• WHAT THE TASK REQUIRES: Restate, word for word, each record that follows.

• MATERIAL PROVIDED:

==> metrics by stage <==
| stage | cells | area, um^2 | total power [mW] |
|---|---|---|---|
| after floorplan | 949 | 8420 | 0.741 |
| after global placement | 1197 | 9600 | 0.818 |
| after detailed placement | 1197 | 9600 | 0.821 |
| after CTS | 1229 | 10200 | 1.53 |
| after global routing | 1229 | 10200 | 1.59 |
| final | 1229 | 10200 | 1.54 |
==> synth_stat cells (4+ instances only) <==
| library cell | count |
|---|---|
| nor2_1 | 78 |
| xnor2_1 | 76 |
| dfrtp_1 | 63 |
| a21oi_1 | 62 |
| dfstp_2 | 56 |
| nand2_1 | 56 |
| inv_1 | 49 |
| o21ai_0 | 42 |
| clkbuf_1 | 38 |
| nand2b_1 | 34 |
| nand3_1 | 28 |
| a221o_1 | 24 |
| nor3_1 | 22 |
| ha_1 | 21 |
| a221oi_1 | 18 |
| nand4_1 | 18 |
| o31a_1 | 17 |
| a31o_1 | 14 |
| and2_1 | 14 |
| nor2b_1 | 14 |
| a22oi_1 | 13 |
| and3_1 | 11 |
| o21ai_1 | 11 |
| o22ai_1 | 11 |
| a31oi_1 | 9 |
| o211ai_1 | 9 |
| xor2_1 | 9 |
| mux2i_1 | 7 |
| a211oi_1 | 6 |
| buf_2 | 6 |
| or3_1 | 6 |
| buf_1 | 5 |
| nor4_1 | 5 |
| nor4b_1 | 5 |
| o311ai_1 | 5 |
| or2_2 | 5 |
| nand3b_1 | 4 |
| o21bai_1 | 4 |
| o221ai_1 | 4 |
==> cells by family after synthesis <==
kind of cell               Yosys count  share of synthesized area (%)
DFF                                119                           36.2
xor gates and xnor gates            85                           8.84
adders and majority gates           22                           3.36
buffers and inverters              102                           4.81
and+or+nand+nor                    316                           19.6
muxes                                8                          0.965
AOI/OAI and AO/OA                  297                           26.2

• RESULT:
==> metrics by stage <==
| stage | cells | area, um^2 | total power [mW] |
|---|---|---|---|
| after floorplan | 949 | 8420 | 0.741 |
| after global placement | 1197 | 9600 | 0.818 |
| after detailed placement | 1197 | 9600 | 0.821 |
| after CTS | 1229 | 10200 | 1.53 |
| after global routing | 1229 | 10200 | 1.59 |
| final | 1229 | 10200 | 1.54 |
==> synth_stat cells (4+ instances only) <==
| library cell | count |
|---|---|
| nor2_1 | 78 |
| xnor2_1 | 76 |
| dfrtp_1 | 63 |
| a21oi_1 | 62 |
| dfstp_2 | 56 |
| nand2_1 | 56 |
| inv_1 | 49 |
| o21ai_0 | 42 |
| clkbuf_1 | 38 |
| nand2b_1 | 34 |
| nand3_1 | 28 |
| a221o_1 | 24 |
| nor3_1 | 22 |
| ha_1 | 21 |
| a221oi_1 | 18 |
| nand4_1 | 18 |
| o31a_1 | 17 |
| a31o_1 | 14 |
| and2_1 | 14 |
| nor2b_1 | 14 |
| a22oi_1 | 13 |
| and3_1 | 11 |
| o21ai_1 | 11 |
| o22ai_1 | 11 |
| a31oi_1 | 9 |
| o211ai_1 | 9 |
| xor2_1 | 9 |
| mux2i_1 | 7 |
| a211oi_1 | 6 |
| buf_2 | 6 |
| or3_1 | 6 |
| buf_1 | 5 |
| nor4_1 | 5 |
| nor4b_1 | 5 |
| o311ai_1 | 5 |
| or2_2 | 5 |
| nand3b_1 | 4 |
| o21bai_1 | 4 |
| o221ai_1 | 4 |
==> cells by family after synthesis <==
kind of cell               Yosys count  share of synthesized area (%)
DFF                                119                           36.2
xor gates and xnor gates            85                           8.84
adders and majority gates           22                           3.36
buffers and inverters              102                           4.81
and+or+nand+nor                    316                           19.6
muxes                                8                          0.965
AOI/OAI and AO/OA                  297                           26.2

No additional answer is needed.